Bill 94 would require people receiving or offering health care, education or government services to do so with their face uncovered.

Montreal Gazette, 16 November 2010

Viriginia: Muslim customer denied service because she wore a headscarf

A prominent national Muslim civil rights and advocacy organization is calling on a Virginia-based convenience store chain to offer an apology to a Muslim woman who was allegedly denied service at one of the chain’s stores in that state because she wore an Islamic head scarf, or hijab.

The Muslim customer told the Washington-based Council on American-Islamic Relations (CAIR) that she entered the Valero Fas Mart in Fredericksburg, Va., on November 9 to make a purchase. When she approached the cashier to pay, she was allegedly told to remove her hijab if she wanted to be served. The cashier reportedly said the reason for that demand was that the store security cameras would not be able get a clear image of the Muslim customer’s face, despite the fact that her full face was visible.

To comply with the cashier’s demands, and despite her sincere religious beliefs that she must cover her hair at all times, the Muslim customer says she pulled her scarf back slightly to expose her hairline. In spite of this attempt to avoid confrontation with the cashier, the Muslim customer was allegedly told to leave the store without being served.

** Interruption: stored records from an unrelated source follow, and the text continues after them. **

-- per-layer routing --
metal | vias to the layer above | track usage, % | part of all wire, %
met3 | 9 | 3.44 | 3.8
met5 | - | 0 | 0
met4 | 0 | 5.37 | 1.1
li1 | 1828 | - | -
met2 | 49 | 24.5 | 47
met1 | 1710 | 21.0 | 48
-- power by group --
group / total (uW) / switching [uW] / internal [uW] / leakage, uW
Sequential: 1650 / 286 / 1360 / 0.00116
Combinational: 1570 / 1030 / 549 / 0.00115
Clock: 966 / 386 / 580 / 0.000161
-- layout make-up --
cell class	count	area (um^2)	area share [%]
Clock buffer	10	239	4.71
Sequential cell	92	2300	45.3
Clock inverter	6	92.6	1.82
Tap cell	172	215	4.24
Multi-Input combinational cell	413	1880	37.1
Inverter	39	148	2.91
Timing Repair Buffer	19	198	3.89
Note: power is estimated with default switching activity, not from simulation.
### src/rtl/fir_shift_add_mac.sv
// Time-multiplexed shift/add FIR tap engine: one sample in, NTAPS weighted taps summed one per cycle.
// Latency: sample accepted at edge T -> out_valid sampled high at edge T+NTAPS+1; one sample per NTAPS+2 cycles best case.
// Backpressure: in_ready low outside IDLE; result held in OUT until out_ready. Optional FIR_SAT_EN saturates the accumulator.
module fir_shift_add_mac #(
  parameter int NTAPS = 8,
  parameter int IDXW  = 4
) (
  input  logic            clk,
  input  logic            rst,
  input  logic            in_valid,
  output logic            in_ready,
  input  logic [15:0]     in_data,
  output logic            out_valid,
  input  logic            out_ready,
  output logic [15:0]     out_data,
  input  logic            coef_we,
  input  logic [IDXW-1:0] coef_addr,
  input  logic [5:0]      coef_data,
  output logic            coef_err
);

  localparam int DEPTH = 1 << IDXW;
  localparam logic [IDXW:0]   NT   = (IDXW+1)'(NTAPS);
  localparam logic [IDXW-1:0] LAST = IDXW'(NTAPS - 1);

  typedef enum logic [1:0] {S_IDLE, S_ACCUM, S_OUT} state_t;

  state_t          state;
  logic [15:0]     x    [DEPTH];
  logic [5:0]      coef [DEPTH];
  logic [15:0]     acc;
  logic [IDXW-1:0] idx;

  logic [5:0]  c;
  logic [15:0] shifted, term, sum, acc_next;
  logic        coef_ok;

  // 16-bit Kogge-Stone parallel-prefix adder, the single accumulation adder
  function automatic logic [15:0] ppa_add(input logic [15:0] a, input logic [15:0] b);
    logic [15:0] g, p, gn, pn;
    g = a & b;
    p = a ^ b;
    for (int d = 1; d < 16; d = d * 2) begin
      gn = g;
      pn = p;
      for (int i = d; i < 16; i++) begin
        gn[i] = g[i] | (p[i] & g[i-d]);
        pn[i] = p[i] & p[i-d];
      end
      g = gn;
      p = pn;
    end
    return (a ^ b) ^ {g[14:0], 1'b0};
  endfunction

  always_comb begin
    c        = coef[idx];
    shifted  = $unsigned($signed(x[idx]) >>> c[3:0]);
    term     = 16'd0;
    if (c[5]) term = c[4] ? (16'd0 - shifted) : shifted;
    sum      = ppa_add(acc, term);
    acc_next = sum;
`ifdef FIR_SAT_EN
    if ((acc[15] == term[15]) && (sum[15] != acc[15]))
      acc_next = acc[15] ? 16'h8000 : 16'h7fff;
`endif
  end

  assign coef_ok  = (state != S_ACCUM) && ({1'b0, coef_addr} < NT);
  assign in_ready = (state == S_IDLE);

  always_ff @(posedge clk) begin
    if (rst) begin
      state     <= S_IDLE;
      acc       <= 16'd0;
      idx       <= '0;
      out_valid <= 1'b0;
      out_data  <= 16'd0;
      coef_err  <= 1'b0;
      for (int k = 0; k < DEPTH; k++) begin
        x[k]    <= 16'd0;
        coef[k] <= 6'd0;
      end
    end else begin
      coef_err <= coef_we && !coef_ok;
      if (coef_we && coef_ok) coef[coef_addr] <= coef_data;

      case (state)
        S_IDLE: begin
          if (in_valid) begin
            for (int k = 1; k < NTAPS; k++) x[k] <= x[k-1];
            x[0]  <= in_data;
            acc   <= 16'd0;
            idx   <= '0;
            state <= S_ACCUM;
          end
        end
        S_ACCUM: begin
          acc <= acc_next;
          idx <= idx + 1'b1;
          if (idx == LAST) begin
            out_data  <= acc_next;
            out_valid <= 1'b1;
            state     <= S_OUT;
          end
        end
        S_OUT: begin
          if (out_ready) begin
            out_valid <= 1'b0;
            state     <= S_IDLE;
          end
        end
        default: state <= S_IDLE;
      endcase
    end
  end

endmodule

### config.mk
export PLATFORM = sky130hd
export DESIGN_NAME = fir_shift_add_mac
export DESIGN_NICKNAME = d
export VERILOG_FILES = /design/src/rtl/fir_shift_add_mac.sv
export SDC_FILE = /design/constraint.sdc
export NUM_CORES = 1
export LEC_CHECK = 0
export ABC_AREA = 1
export BUFFER_PORTS_ARGS = -buffer_cell sky130_fd_sc_hd__buf_2
export CORE_ASPECT_RATIO = 0.75
export CORE_MARGIN = 2
export CORE_UTILIZATION = 51
export CTS_CLUSTER_DIAMETER = 100
export DETAILED_ROUTE_END_ITERATION = 8
export GPL_TIMING_DRIVEN = 0
export PLACE_DENSITY = 0.7
export SLEW_MARGIN = 20
export SYNTH_ARGS = -nofsm -noshare
export SYNTH_HDL_FRONTEND = slang
export SYNTH_SLANG_ARGS = --single-unit
### constraint.sdc
create_clock -name clk -period 5.5 [get_ports clk]
set_input_delay 0.55 -clock clk [delete_from_list [all_inputs] [get_ports clk]]
set_output_delay 0.55 -clock clk [all_outputs]
set_load 0.005 [all_outputs]
* Word level (Yosys, flattened, before mapping)
Memory sizes are Yosys's and may differ from the RTL's. A register that Yosys moved wholly into a read port is not among the register bits.
Cells that the tools add are included.
** Storage, ports and cells
- Bits in read-only memories :: 0
- Latch bits :: 0
- Register bits after elaboration :: 40
- Memory bits (writable) :: 352
- Memories :: 2
- Output and inout port bits :: 19
- Input bits :: 31
** Operators by class
- Multiply operators :: 0
- Eq/ne operators :: 7
- Div/mod/pow operators :: 0
- Multiplexer cells :: 37
- Bitwise logic cells :: 132
- Shift-type cells :: 1
- Order comparisons :: 1
- Add/subtract/negate cells :: 2
- Reductions and logical operators :: 12
** Memories
- x :: words 16, bits a word 16, rd ports 8, clocked after Yosys merged registers in 1, write ports 16, line 29 : logic [15:0] x [DEPTH];
- coef :: words 16, bits a word 6, rd ports 1, clocked after Yosys merged registers in 1, write ports 16, line 30 : logic [5:0] coef [DEPTH];
** Operator list (count)
- 16-bit two-way mux :: 11
- 1-bit bitwise AND :: 76
- 1-bit OR :: 53
- 16-bit one-hot mux with 2 select lines :: 1
- 16-bit XOR :: 2
- 4-bit two-way mux :: 6
- 16-bit by 4-bit >>> shifter with 16-bit output :: 1
- 1-bit by 16-bit subtractor with 16-bit output (first input constant) :: 1
- 15-bit bitwise AND :: 1
- 1-bit two-way mux :: 12
- 4-bit one-hot mux with 2 select lines :: 1
- 2-bit two-way mux :: 3
- 6-bit two-way mux :: 1
- 2-bit inequality test (second input constant) :: 3
- 2-bit one-hot mux with 3 select lines :: 1
- 3-bit AND reduction :: 2
- 6-bit OR reduction :: 1
- 4-bit by 1-bit adder with 4-bit output (second input constant) :: 1
- 4-bit by 3-bit equality test with 1-bit output (second input constant) :: 1
- 4-bit less-than comparator (second input constant) :: 1
- 2-bit AND reduction :: 2
- 2-bit nonzero test :: 2
- 1-bit logical AND :: 3
- 2-bit by 1-bit equality test with 1-bit output (second input constant) :: 1
- 5 further kinds :: 5

* Longest topological paths before layout
- Word-level depth :: 14
- Gate-level depth with buffers :: 39

* Worst setup path after synthesis
Ideal clock, no wire load.
- Path type :: input -> register
- Start point :: in rst
- End point :: mem x[0][0], enable pin
- Data arrival time :: 3.063 ns
- Cell stages on the path :: 3
- Path slack :: 1.325 ns
- Cells stage by stage :: inv_1 -> clkbuf_1 -> nand2_1
** RTL lines
- from (decl) :: line 9 : input logic rst,
- to (decl) :: line 29

==> reports/results.txt <==
Worst-Margin Slew: 842 ps
CP Capture Type: register
Skew-Pair Late Insertion Delay: 570 ps
Vias in the first global route: 10600
I/O Pins: 50
Count leader, synth: nand2_1
Most used cell, CP: nand2_1
Crit path max fanout: 10
Worst EP arrival: 5630 ps
Failing checks: design-rule violations
Bufs on Longest Clock Path: 3
WP data required: 5980 ps
Max Clk Rate: 194 MHz
Hold slack: 257 ps
H-tree depth: 1
Max-slew headroom: 0.438
Period utilization: 0.936
Clock skew: 16.3 ps
Final Net Count: 1796
Total power: 4.92 mW
Residual DRC: 1
Hold Path Class: input port to register
Design Area, Final: 15600 um2
Post-Route WL: 36200 um
ANT nets after route: 0
Number of diodes: 0
Core ar.: 26900 um2
PnR worst setup slack: 350 ps
Seq/Total Area, Yosys: 0.549
Initial Utilization: 0.516
Largest net degree at the start of global routing: 46
Post-DP HPWL: 25300 um
Most frequent cells after synthesis: nand2_1 (333), nor2_1 (267), edfxtp_1 (224)
Synth Area per Inst: 8.55 um2
Critical Path Source Type: register
GPL Wtd Cong: 0.916
Fill cells: 2421
Synth Register Bits: 268
Clock sink total: 268
Most used DFF post-synth: edfxtp_1
Yosys top cell by area: edfxtp_1
Layout cells sized above 1: 0.105
Total grt overflow: 0
Synth async-reset ratio: 0
Final worst path period need: 5150 ps
Final Hold Vio Count: 0
P&R area growth vs syn: 12.7%
CTS tree: built
# rows: 52
Die width: 194 um
Outcome: finished with violations
GRT Total Usage: 0.255
CTS Buf Count: 26
Critical path type: register to register
P_leak: 6.96 nW
Die Area: 28500 um2
DIE HEIGHT: 147 um
Root Driver: clkbuf_16
Synth top area cells: edfxtp_1 (49%), nand2_1 (9.0%), nor2_1 (7.2%)
Routed via count: 11300
Post-place instance area: 14800 um2
Synth unique cells: 46
Antenna violations before repair: 0
Total power per unit cell area: 315 nW/um2
Yosys top cell area share: 0.485
Initial DRT Pass Iterations: 7
Mapped Cells: 1621
Crit-path max cell delay: 430 ps
Max Slew Vio Count: 0
CP max-delay cell: dfxtp_1
Worst vdd ir: 0.318 mV
Vias per cell: 5.34
Clock Pin Slew Worst Setup and Hold Paths: 70 ps
First-pass GRT wire length: 56900 um
Yosys warns: 0
EDFF count, synth: 224
Max cap viols: 0
Routed length per instance: 17.1 um
Place WS: 107 ps
Post-Syn Area: 13900 um2
Initial DRC count: 1349
Port Buffers: 49
Final setup viols: 0
==> worst max-delay path, delay by kind of cell, from the launching register on <==
family          cells  cell delay (ps)
compound gates      9             1560
xor+xnor            1              170
simple gates       11             1030
flops               1              430
fa+ha+maj           1              280
buf+inv             8             1600
==> kinds of logic after synthesis <==
family	synth area share
other	0.000270
AOI/OAI and AO/OA	0.0755
DFF	0.549
adders and majority gates	0.0168
buffers and inverters	0.0973
and+or+nand+nor	0.254
xor gates and xnor gates	0.00758
==> cell usage in the layout, fill, tap and decap left out, drive strengths merged, types with 9 or more instances in the layout <==
master and count:
o21ai 68, dfxtp 44, buf 101, nand3 190, nor2 268, ha 17
clkinv 9, nand4 11, inv 216, nand2 347, conb 48, a21oi 84
clkbuf 77, edfxtp 224, o211ai 13
==> report_power, final <==
group | total [mW] | internal (mW) | leakage (nW) | switching [mW]
Combinational | 0.846 | 0.260 | 3.86 | 0.586
Clock | 1.70 | 0.921 | 0.389 | 0.781
Sequential | 2.37 | 2.33 | 2.71 | 0.0395
Total | 4.92 | 3.51 | 6.96 | 1.41
==> layout make-up <==
cell class	instances	area, um2	share of cell area
tap	351	439	0.0281
clock buffer	38	726	0.0464
inverter	216	813	0.0520
sequential	268	7610	0.487
multi-input combinational	1095	5130	0.328
buffer	89	557	0.0356
timing repair buffer	51	285	0.0182
clock inverter	10	75.1	0.00480
==> repair_timing <==
action                                 in CTS  in global routing
buffers inserted                            0                  0
hold buffers                                0                  0
resized for setup                           0                 30
endpoints found under the hold margin       0                  0
setup endpoints to repair                   0                 11
==> per-stage QoR <==
| stage | std cells | TNS (ps) | utilization |
|---|---|---|---|
| floorplan | 1668 | 0 | - |
| global placement | 2068 | -87780 | 0.548 |
| detailed placement | 2070 | 0 | 0.550 |
| CTS | 2118 | 0 | 0.580 |
| global route | 2118 | -32.7 | 0.582 |
| finish | 2118 | 0 | 0.582 |
==> per-layer routing <==
layer  wire (um)  up-vias  track usage
li1            -     5513            -
met1       16000     5263        0.374
met2       15900      491        0.389
met3        3600       48       0.0544
met4         719        0       0.0654
met5           0        -            0
==> flip-flops by register name, summed over array words and instances (netlist names), named ones only <==
| name | cells |
|---|---|
| coef_err | 1 |
| acc | 16 |
| coef | 96 |
| out_data | 16 |
| out_valid | 1 |
| x | 128 |
| idx | 4 |
| state | 2 |
==> worst paths after layout <==
kind | start | endpoint | slack (ps) | cells past startpoint
max | register | acc[14] | 350 | 30
min | coef_we | coef_err | 260 | 3
max reg2reg | register | acc[14] | 350 | 30
min reg2reg | acc[9] | acc[9] | 470 | 2
Power figures use the tool's default switching activity.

Title II of the Civil Rights Act of 1964 prohibits discrimination on the basis of religion in places of public accommodation and service.

In a letter to Valero Fas Mart, CAIR National Legal CounselNadhira Al-Khalili asked the company to investigate the incident, reprimand the cashier, provide the Muslim customer with a written apology, and institute sensitivity and diversity training for staff.

CAIR is urging American Muslims and other people of conscience to contact Valero Fas Mart and urge the company to address the Muslim customer’s concerns.